White "Groom's" Fruitcake
adapted from Aida Mollenkamp

Makes 1 loaf

1 cup pecans
1/2 cup walnuts
3/4 cup dried tart cherries (left whole
3/4 cup raisins
3/4 cup dried pineapple rings coarsely chopped
1/2 cup of Cointreau

1 1/2 cups all purpose flour
1/2 tablespoon of baking soda
1 teaspoon kosher salt
1/2 a teaspoon cinnamon
1/2 a teaspoon ginger
2 sticks of butter
3/4 cup sugar
3 eggs
Bourbon for aging

For the fruit:

Combine all ingredients in a bowl and toss.  Cover tightly and let sit at room temperature for 24 hours.

For the Cake:

Preheat oven to 300 degrees and make sure your rack is in the center of your oven.  Grease a 9 X 12 loaf pan with butter, set aside.  Whisk together flour, baking soda, salt, cinnamon and ginger in a large bowl and set aside.  Using an electric stand mixer beat butteron medium highabout 3 minutes.  Add sugar and beat another 3 minutes.  Add eggs one at a time.  make sure each egg is thoroughly mixed in before you add the next.  Scrape down the sides of the bowl when necessary.  Transfer the batter to a large mixing bowla dn add the bowl of dry ingredients you set aside.  Mix in fruit that has been macerating little by little until it is fully incorperated.  Pour into your greeased loaf pan.  Bake for about 1 hour until golden.  When you stick a in a toothick it should come out clean.  Let cool for 30 minutes.  Brush with bourbon every 10 days for up to 3 months.

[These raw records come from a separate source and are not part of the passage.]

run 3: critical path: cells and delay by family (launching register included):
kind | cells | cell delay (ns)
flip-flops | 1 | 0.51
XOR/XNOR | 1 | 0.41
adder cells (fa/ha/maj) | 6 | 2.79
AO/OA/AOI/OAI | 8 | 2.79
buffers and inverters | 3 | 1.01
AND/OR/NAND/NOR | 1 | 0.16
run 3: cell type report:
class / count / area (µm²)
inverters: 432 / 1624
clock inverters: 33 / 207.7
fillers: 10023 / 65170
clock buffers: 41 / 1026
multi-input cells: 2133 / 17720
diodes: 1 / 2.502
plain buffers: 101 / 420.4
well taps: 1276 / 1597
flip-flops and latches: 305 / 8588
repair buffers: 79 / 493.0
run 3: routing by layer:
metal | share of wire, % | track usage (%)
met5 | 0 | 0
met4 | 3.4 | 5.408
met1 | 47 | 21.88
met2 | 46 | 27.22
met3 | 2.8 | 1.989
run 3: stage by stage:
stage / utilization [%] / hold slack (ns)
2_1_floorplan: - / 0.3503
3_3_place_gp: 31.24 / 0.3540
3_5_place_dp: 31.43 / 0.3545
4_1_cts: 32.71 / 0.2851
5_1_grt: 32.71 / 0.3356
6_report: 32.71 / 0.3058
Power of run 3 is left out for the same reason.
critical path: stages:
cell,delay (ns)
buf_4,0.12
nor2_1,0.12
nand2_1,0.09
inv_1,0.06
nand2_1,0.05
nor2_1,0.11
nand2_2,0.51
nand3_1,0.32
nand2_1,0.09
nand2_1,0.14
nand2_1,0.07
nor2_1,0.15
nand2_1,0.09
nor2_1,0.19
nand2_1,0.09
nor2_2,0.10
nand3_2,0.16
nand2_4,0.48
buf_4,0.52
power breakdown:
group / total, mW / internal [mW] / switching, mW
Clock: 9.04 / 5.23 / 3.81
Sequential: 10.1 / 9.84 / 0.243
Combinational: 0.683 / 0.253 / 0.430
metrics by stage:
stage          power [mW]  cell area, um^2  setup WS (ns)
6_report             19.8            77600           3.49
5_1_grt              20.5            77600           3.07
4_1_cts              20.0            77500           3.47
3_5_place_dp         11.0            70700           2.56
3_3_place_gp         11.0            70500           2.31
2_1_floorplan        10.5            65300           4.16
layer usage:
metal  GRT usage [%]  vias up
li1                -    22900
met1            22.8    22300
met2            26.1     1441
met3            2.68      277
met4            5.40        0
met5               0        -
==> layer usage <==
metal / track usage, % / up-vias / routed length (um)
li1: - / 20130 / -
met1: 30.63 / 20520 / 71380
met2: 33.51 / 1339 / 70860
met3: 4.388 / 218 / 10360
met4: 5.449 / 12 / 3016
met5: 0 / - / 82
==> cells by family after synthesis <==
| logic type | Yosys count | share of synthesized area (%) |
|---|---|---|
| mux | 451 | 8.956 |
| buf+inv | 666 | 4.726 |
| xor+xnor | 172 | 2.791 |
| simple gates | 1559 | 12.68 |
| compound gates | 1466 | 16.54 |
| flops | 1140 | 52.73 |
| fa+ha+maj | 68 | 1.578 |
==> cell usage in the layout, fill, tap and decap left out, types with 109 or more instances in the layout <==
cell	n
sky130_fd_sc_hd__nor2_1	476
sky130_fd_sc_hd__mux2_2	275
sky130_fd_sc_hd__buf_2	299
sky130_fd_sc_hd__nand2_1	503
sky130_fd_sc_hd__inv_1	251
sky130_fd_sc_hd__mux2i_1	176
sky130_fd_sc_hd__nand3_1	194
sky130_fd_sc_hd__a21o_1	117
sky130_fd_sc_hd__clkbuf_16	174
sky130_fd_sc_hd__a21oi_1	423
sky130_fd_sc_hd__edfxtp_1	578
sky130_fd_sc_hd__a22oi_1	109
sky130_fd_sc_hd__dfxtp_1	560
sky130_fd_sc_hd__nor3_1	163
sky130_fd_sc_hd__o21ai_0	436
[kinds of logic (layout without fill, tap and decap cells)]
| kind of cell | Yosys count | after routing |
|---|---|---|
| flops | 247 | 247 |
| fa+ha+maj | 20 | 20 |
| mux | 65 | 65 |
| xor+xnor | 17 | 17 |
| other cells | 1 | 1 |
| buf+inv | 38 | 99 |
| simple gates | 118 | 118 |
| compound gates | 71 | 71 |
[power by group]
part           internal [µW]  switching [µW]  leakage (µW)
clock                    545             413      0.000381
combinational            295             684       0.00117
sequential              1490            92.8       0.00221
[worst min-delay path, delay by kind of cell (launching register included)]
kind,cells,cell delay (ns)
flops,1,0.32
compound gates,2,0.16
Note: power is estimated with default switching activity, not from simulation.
==> src/hw/rtl/abfs_cell.sv <==
// abfs_cell: one occupancy bit of the reorder window
// shifts toward bit 0 from its neighbor or sets on insert; uses abfs_pkg

module abfs_cell (
    input  logic                 i_clk,
    input  logic                 i_rst_n,
    input  abfs_pkg::t_cell_ctl  i_ctl,
    input  logic                 i_next,
    output logic                 o_bit
);

    logic r_bit;
    logic n_bit;

    always_comb begin
        n_bit = r_bit;
        if (i_ctl.shift) begin
            n_bit = i_next;
        end else if (i_ctl.set) begin
            n_bit = 1'b1;
        end
    end

    always_ff @(posedge i_clk) begin
        if (!i_rst_n) begin
            r_bit <= 1'b0;
        end else begin
            r_bit <= n_bit;
        end
    end

    assign o_bit = r_bit;

endmodule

  1. I already love fruitcake, cannot understand the derision involved therein.
    Fruitcake is great, c'mon people.
    I'm going to bake your recipe here. You say "combine all the ingredients...", do you mean the bourbon too and then after baking add more brushed on bourbon every 10 days?
    Wish you a big happy Christmas.

  2. Combine all ingredients: meaning fruit, nuts, Cointreau (but I am sure you can use bourbon too.) Then at the end brush with bourbon every 10 days. A big happy Christmas back and thanks for stopping by.

  3. wow Steph such a great read and such a great recipe!! have had coitreau in a dessert and it was excellent.


  4. I love fruitcake. We had it a lot when I was a kid, we ate just like bread, with butter on it.

  5. seems I have either been too harsh on fruitcake or we had a terrible recipe.